> YOUR OBJECTIVE:
Look through the records below and copy each line that includes the word "after".

Segment Start: DATASET ENTRIES

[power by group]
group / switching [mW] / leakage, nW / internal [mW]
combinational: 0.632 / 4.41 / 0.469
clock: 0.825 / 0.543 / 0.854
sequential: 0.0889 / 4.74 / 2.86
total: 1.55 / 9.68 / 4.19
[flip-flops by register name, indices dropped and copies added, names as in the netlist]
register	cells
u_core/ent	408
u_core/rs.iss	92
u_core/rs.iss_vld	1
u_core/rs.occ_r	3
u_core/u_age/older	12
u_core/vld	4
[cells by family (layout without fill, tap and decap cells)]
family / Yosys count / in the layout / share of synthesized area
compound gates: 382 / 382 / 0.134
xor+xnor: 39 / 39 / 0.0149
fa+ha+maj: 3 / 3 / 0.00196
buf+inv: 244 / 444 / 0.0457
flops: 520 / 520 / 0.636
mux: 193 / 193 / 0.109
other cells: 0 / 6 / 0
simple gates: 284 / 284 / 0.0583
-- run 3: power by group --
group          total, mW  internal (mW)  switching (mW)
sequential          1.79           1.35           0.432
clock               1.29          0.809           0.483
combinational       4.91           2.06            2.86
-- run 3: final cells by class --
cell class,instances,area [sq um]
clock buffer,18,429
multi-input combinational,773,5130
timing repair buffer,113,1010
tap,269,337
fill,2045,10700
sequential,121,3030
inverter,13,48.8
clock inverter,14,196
**src/rtl/e1of2_chan_rx.sv**
```systemverilog
// rtl/e1of2_chan_rx.sv - e1of2 dual-rail channel receiver feeding a show-ahead valid/ready FIFO
module e1of2_chan_rx #(
    parameter int M           = 7,
    parameter int SYNC_STAGES = 2,
    parameter int FIFO_DEPTH  = 2
) (
    input  logic           CLK,
    input  logic           _RESET,
    input  logic [2*M-1:0] ch_d,
    output logic           ch_e,
    output logic [M-1:0]   out_data,
    output logic           out_valid,
    input  logic           out_ready,
    output logic           err_illegal
);

    localparam int AW = (FIFO_DEPTH > 1) ? $clog2(FIFO_DEPTH) : 1;
    localparam int CW = $clog2(FIFO_DEPTH + 1);
    localparam logic [CW-1:0] DEPTH_C = CW'(FIFO_DEPTH);

    localparam logic S_WAIT_NEUTRAL = 1'b0;
    localparam logic S_WAIT_DATA    = 1'b1;

    logic [2*M-1:0]       sync_q [SYNC_STAGES];
    logic [SYNC_STAGES-1:0] fill_q;
    logic [2*M-1:0]       ds;
    logic                 fill_ok;

    logic                 all_valid;
    logic                 all_neutral;
    logic                 illegal;
    logic [M-1:0]         word;

    logic                 state;
    logic                 push;
    logic                 pop;

    logic [M-1:0]         mem [FIFO_DEPTH];
    logic [AW-1:0]        wr_ptr;
    logic [AW-1:0]        rd_ptr;
    logic [CW-1:0]        count;

    // fill_q marks when the freshly cleared chain has been refilled from the live rails
    always_ff @(posedge CLK or negedge _RESET) begin
        if (!_RESET) begin
            for (int i = 0; i < SYNC_STAGES; i++) begin
                sync_q[i] <= '0;
            end
            fill_q <= '0;
        end else begin
            sync_q[0] <= ch_d;
            for (int i = 1; i < SYNC_STAGES; i++) begin
                sync_q[i] <= sync_q[i-1];
            end
            fill_q <= {fill_q[SYNC_STAGES-2:0], 1'b1};
        end
    end

    assign ds      = sync_q[SYNC_STAGES-1];
    assign fill_ok = fill_q[SYNC_STAGES-1];

    always_comb begin
        all_valid   = 1'b1;
        all_neutral = (ds == '0);
        illegal     = 1'b0;
        word        = '0;
        for (int i = 0; i < M; i++) begin
            word[i] = ds[2*i+1];
            if (ds[2*i] == ds[2*i+1]) begin
                all_valid = 1'b0;
            end
            if (ds[2*i] && ds[2*i+1]) begin
                illegal = 1'b1;
            end
        end
    end

    assign push      = (state == S_WAIT_DATA) && all_valid;
    assign out_valid = (count != '0);
    assign pop       = out_valid && out_ready;
    assign out_data  = out_valid ? mem[rd_ptr] : '0;

    always_ff @(posedge CLK or negedge _RESET) begin
        if (!_RESET) begin
            state       <= S_WAIT_NEUTRAL;
            ch_e        <= 1'b0;
            err_illegal <= 1'b0;
        end else begin
            if (illegal) begin
                err_illegal <= 1'b1;
            end
            case (state)
                S_WAIT_NEUTRAL: begin
                    // registered count: a pop this cycle re-enables one cycle later
                    if (fill_ok && all_neutral && (count < DEPTH_C)) begin
                        ch_e  <= 1'b1;
                        state <= S_WAIT_DATA;
                    end
                end
                S_WAIT_DATA: begin
                    if (all_valid) begin
                        ch_e  <= 1'b0;
                        state <= S_WAIT_NEUTRAL;
                    end
                end
                default: begin
                    ch_e  <= 1'b0;
                    state <= S_WAIT_NEUTRAL;
                end
            endcase
        end
    end

    always_ff @(posedge CLK) begin
        if (push) begin
            mem[wr_ptr] <= word;
        end
    end

    always_ff @(posedge CLK or negedge _RESET) begin
        if (!_RESET) begin
            wr_ptr <= '0;
            rd_ptr <= '0;
            count  <= '0;
        end else begin
            if (push) begin
                wr_ptr <= wr_ptr + 1'b1;
            end
            if (pop) begin
                rd_ptr <= rd_ptr + 1'b1;
            end
            case ({push, pop})
                2'b10:   count <= count + 1'b1;
                2'b01:   count <= count - 1'b1;
                default: count <= count;
            endcase
        end
    end

endmodule
```
**config.mk**
```make
export PLATFORM = sky130hd
export DESIGN_NAME = e1of2_chan_rx
export DESIGN_NICKNAME = d
export VERILOG_FILES = /design/src/rtl/e1of2_chan_rx.sv
export SDC_FILE = /design/constraint.sdc
export NUM_CORES = 1
export LEC_CHECK = 0
export ABC_AREA = 1
export BUFFER_PORTS_ARGS = -buffer_cell sky130_fd_sc_hd__buf_2
export CAP_MARGIN = 20
export CORE_ASPECT_RATIO = 0.7
export CORE_MARGIN = 2
export CORE_UTILIZATION = 40
export CTS_CLUSTER_DIAMETER = 30
export DETAILED_ROUTE_END_ITERATION = 6
export PLACE_DENSITY_LB_ADDON = 0.25
export SLEW_MARGIN = 0
export SYNTH_ARGS = -nofsm -noshare
export SYNTH_HDL_FRONTEND = slang
export SYNTH_SLANG_ARGS = --single-unit
```
**constraint.sdc**
```tcl
create_clock -name CLK -period 2 [get_ports CLK]
set_input_delay 0.2 -clock CLK [delete_from_list [all_inputs] [get_ports CLK]]
set_output_delay 0.2 -clock CLK [all_outputs]
set_load 0.02 [all_outputs]
```
==> reports/metrics.json, run 1 <==
{
  "outcome": {"value": "complete, but fails checks"},
  "violations": {"value": "negative hold slack"},
  "report.final.hold_viol_count": {"value": 37},
  "yosysMostFrequentCell": {"value": "dfrtp_1"},
  "critical_path.max_stage_delay": {"value": 0.42, "unit": "ns"},
  "synth_cell_type_count": {"value": 17},
  "design_area": {"value": 0.00233, "unit": "mm^2"},
  "cts.path.max_buffers": {"value": 2},
  "global_route_wire_length_before_repair": {"value": 4860, "unit": "um"},
  "dr_total_vias": {"value": 1113},
  "netlist_area": {"value": 0.00192, "unit": "mm^2"},
  "clock-sinks": {"value": 51},
  "via_count_of_the_first_global_routing_pass": {"value": 1067},
  "ctsRootBufferMaster": {"value": "clkbuf_8"},
  "dp.cells": {"value": 233},
  "antenna_left": {"value": 0},
  "post_cts_resized": {"value": 0},
  "totalNegativeSetupSlack": {"value": 0, "unit": "ns"},
  "grt_max_degree": {"value": 38},
  "post_synth_main_area_contributors": {"value": "dfrtp_1 48%, edfxtp_1 22%, ha_1 9.8%"},
  "synth.yosys.warnings": {"value": 0},
  "finish.net_count": {"value": 228},
  "dp_hpwl": {"value": 2090, "unit": "um"},
  "delay_heaviest_family_cp": {"value": "adder cells"},
  "crit_required": {"value": 2.20, "unit": "ns"},
  "cell_type_of_the_slowest_stage_on_the_worst_timing_path": {"value": "dfrtp_1"},
  "grt_remaining_overflow": {"value": 0},
  "fraction_of_layout_cells_with_a_size_suffix_above_1": {"value": 19.8, "unit": "%"},
  "synthCells": {"value": 150},
  "synth_top_family_by_area": {"value": "simple AND/OR/NAND/NOR gates"},
  "synthesis.nets": {"value": 182},
  "timing.max_slew.rel_slack": {"value": 47.2, "unit": "%"},
  "cts_setup_buffers": {"value": 0},
  "simple_gate_share_of_the_synthesized_area": {"value": 11.6, "unit": "%"},
  "ys_ff_latch": {"value": 51},
  "fin_cells": {"value": 254},
  "post_synth_mux_area_share": {"value": 0, "unit": "%"},
  "worst_ir_drop_vdd": {"value": 0.000508, "unit": "V"},
  "postLayoutSetupSlackWorst": {"value": 0.155, "unit": "ns"},
  "worstSetupEndpointType": {"value": "flop"},
  "worstPathBufferInverterCount": {"value": 3},
  "avgViaCountPerCell": {"value": 4.38},
  "worstPathArrival": {"value": 2.04, "unit": "ns"},
  "post_synth.cell_area_avg": {"value": 12.8, "unit": "um^2"},
  "holdCritPathClass": {"value": "input pin to async pin"},
  "achievable-frequency": {"value": 542, "unit": "MHz"},
  "design_power_total": {"value": 2300, "unit": "uW"},
  "ios": {"value": 27},
  "grt_setup_unrepaired": {"value": "no"},
  "critPathKind": {"value": "flop to flop"},
  "final-setup-viol-count": {"value": 0},
  "yosys_most_used_dff": {"value": "dfrtp_1"},
  "cts-buffers-inserted": {"value": 5},
  "antenna_violations_before_repair": {"value": 0},
  "avgRoutedWirePerCell": {"value": 11.8, "unit": "um"},
  "synth_adder_area_share": {"value": 9.79, "unit": "%"},
  "timing.max_cap.violations": {"value": 0},
  "placed_cell_area": {"value": 0.00211, "unit": "mm^2"},
  "die_area": {"value": 0.00537, "unit": "mm^2"},
  "crit_path_max_fanout": {"value": 4},
  "die_height": {"value": 61.9, "unit": "um"},
  "cts_tree": {"value": "done"},
  "fp.dieW": {"value": 86.7, "unit": "um"},
  "gp_congestion": {"value": 0.836},
  "fp.coreArea": {"value": 0.00470, "unit": "mm^2"},
  "pwr_density_cell": {"value": 984, "unit": "mW/mm^2"},
  "fin_crit_sh": {"value": 92.3, "unit": "%"},
  "placementRows": {"value": 21},
  "cts_max_level": {"value": 2},
  "numPortBuffers": {"value": 26},
  "finalWorstPathRequiredPeriod": {"value": 1.85, "unit": "ns"},
  "clock_pin_transition_on_the_worst_setup_and_hold_timing_paths": {"value": 0.09, "unit": "ns"},
  "setup.worst_path.start_class": {"value": "flop"},
  "post_synth_xor_area_fraction": {"value": 1.31, "unit": "%"},
  "clk-insertion-delay-late": {"value": 0.30, "unit": "ns"},
  "synth_enable_flop_cells": {"value": 14},
  "initial_core_util": {"value": 40.8, "unit": "%"},
  "drc": {"value": 0},
  "place_ws": {"value": 0.157, "unit": "ns"},
  "routed_wirelength": {"value": 3010, "unit": "um"},
  "path_cells": {"value": "inv_1 > ha_1 > inv_1 > nor2_1 > nand3_2 > ha_1 > inv_1 > nand3_1 > nand2_1 > nand2_1"},
  "area_growth": {"value": 21.7, "unit": "%"},
  "power.static_leakage": {"value": 0.00113, "unit": "uW"},
  "drt-pass1-iter-count": {"value": 4},
  "final.setup_skew": {"value": 0.00778, "unit": "ns"},
  "final_count_of_pins_violating_max_slew": {"value": 0},
  "diodes": {"value": 0},
  "worst_slew_pin_slew": {"value": 0.791, "unit": "ns"},
  "ys_top_cells_by_count": {"value": "37 x dfrtp_1, 33 x nand2_1, 23 x inv_1"},
  "synth_top_area_share": {"value": 48.3, "unit": "%"},
  "synth_compound_gate_area_share": {"value": 1.83, "unit": "%"},
  "hold-worst-slack": {"value": -0.0249, "unit": "ns"},
  "async_flop_share": {"value": 72.5, "unit": "%"},
  "synth_top_area_cell": {"value": "dfrtp_1"},
  "critical_path.most_common_cell": {"value": "inv_1"},
  "filler_cell_count": {"value": 423},
  "drt_iter0_markers": {"value": 16},
  "synth.yosys.seq_area_share": {"value": 70.2, "unit": "%"},
  "grt.total_usage": {"value": 13.1, "unit": "%"}
}
## per-layer routing
layer	vias to the layer above	global-route usage, %	share of wire [%]
li1	557	-	-
met1	526	16.3	44
met2	24	21.2	49
met3	6	3.96	4.8
met4	0	7.37	2.3
met5	-	0	0
## where the power goes
part | leakage, uW | switching, uW | internal [uW]
clock | 0.0000445 | 327 | 245
sequential | 0.000562 | 81.1 | 1130
combinational | 0.000520 | 320 | 191
## kinds of logic after synthesis
family | Yosys count
flip-flops | 51
AND/OR/NAND/NOR | 50
XOR/XNOR | 2
buffers and inverters | 24
adder cells (fa/ha/maj) | 15
other | 1
AO/OA/AOI/OAI | 7
## final cells by class
type	count	area [um^2]	share of cell area (%)
clock buffer	5	68.8	2.95
clock inverter	3	18.8	0.805
inverter	23	86.3	3.70
multi-input combinational	75	473	20.3
sequential	51	1350	57.7
tap	57	71.3	3.06
timing repair buffer	40	268	11.5
## through the flow
step / hold WS, ns / utilization (%)
after CTS: 0.00264 / 49.2
after floorplan: -0.0956 / -
final: -0.0249 / 49.6
after global routing: 0.000382 / 49.6
after global placement: 0.308 / 45.0
after detailed placement: 0.309 / 45.0
## final timing paths
| check | from | end | slack [ns] | cells after the start |
|---|---|---|---|---|
| hold / removal | _RESET | sync_q[19] | -0.02 | 1 |
| setup / recovery | ds[9] | count[1] | 0.15 | 10 |
| min in group CLK | ch_d[13] | sync_q[27] | 0.01 | 1 |
| max in group asynchronous | _RESET | sync_q[18] | 1.52 | 1 |
| hold reg to reg | sync_q[14] | ds[0] | 0.34 | 0 |
| setup reg to reg | ds[9] | count[1] | 0.15 | 10 |
## placed cells by master (no fill, tap or decap)
master         count
a21oi_1            7
xnor2_1            1
nor3_1             1
conb_1             1
dlygate4sd3_1     13
clkinvlp_4         1
nand3_1            1
buf_2             26
buf_4              1
or2_1              1
clkbuf_8           5
nor2_4             2
clkinv_2           1
inv_1             23
inv_4              1
xor2_2             1
edfxtp_1          14
ha_1              15
nand2_1           33
nand4_1            3
nand3_2            1
dfrtp_1           37
nor2_1             8
## state kept, by name (all words and copies together), names as in the netlist
| signal | cells |
|---|---|
| ds | 14 |
| mem | 14 |
| sync_q | 14 |
| count | 2 |
| fill_q | 2 |
| ch_e | 1 |
| err_illegal | 1 |
| rd_ptr | 1 |
| state | 1 |
| wr_ptr | 1 |
## what timing repair did
| item | CTS | global route |
|---|---|---|
| endpoints found under the hold margin | 11 | 2 |
| endpoints found under the setup margin | 0 | 0 |
| hold buffers | 11 | 2 |
Note: power is estimated with default switching activity, not from simulation.
==> run 2, diff against run 1 <==
--- a/config.mk
+++ b/config.mk
@@ -5,7 +5,7 @@
 export SDC_FILE = /design/constraint.sdc
 export NUM_CORES = 1
 export LEC_CHECK = 0
-export ABC_AREA = 1
+export ABC_AREA = 0
 export BUFFER_PORTS_ARGS = -buffer_cell sky130_fd_sc_hd__buf_2
 export CAP_MARGIN = 20
 export CORE_ASPECT_RATIO = 0.7
==> constraint.sdc (replaced) <==
create_clock -name CLK -period 2.03 [get_ports CLK]
set_input_delay 0.203 -clock CLK [delete_from_list [all_inputs] [get_ports CLK]]
set_output_delay 0.203 -clock CLK [all_outputs]
set_load 0.02 [all_outputs]
==> run 2 against run 1 <==
Against the previous run: the flow still finishes with violations (negative hold slack); critical endpoint unchanged; highest routed layer unchanged; final cell count down 15%; critical path type unchanged; flip-flop and latch count is the same; combinational power is 13% lower; register-to-register slack improved by 0.03 ns; first-iteration DRC count increased to 2.8 times the previous value; setup slack gained 0.031 ns; critical path depth fell by 3.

Segment End: DATASET ENTRIES

> RESULT FOR THIS TASK:
## kinds of logic after synthesis
after CTS: 0.00264 / 49.2
after floorplan: -0.0956 / -
after global routing: 0.000382 / 49.6
after global placement: 0.308 / 45.0
after detailed placement: 0.309 / 45.0
| check | from | end | slack [ns] | cells after the start |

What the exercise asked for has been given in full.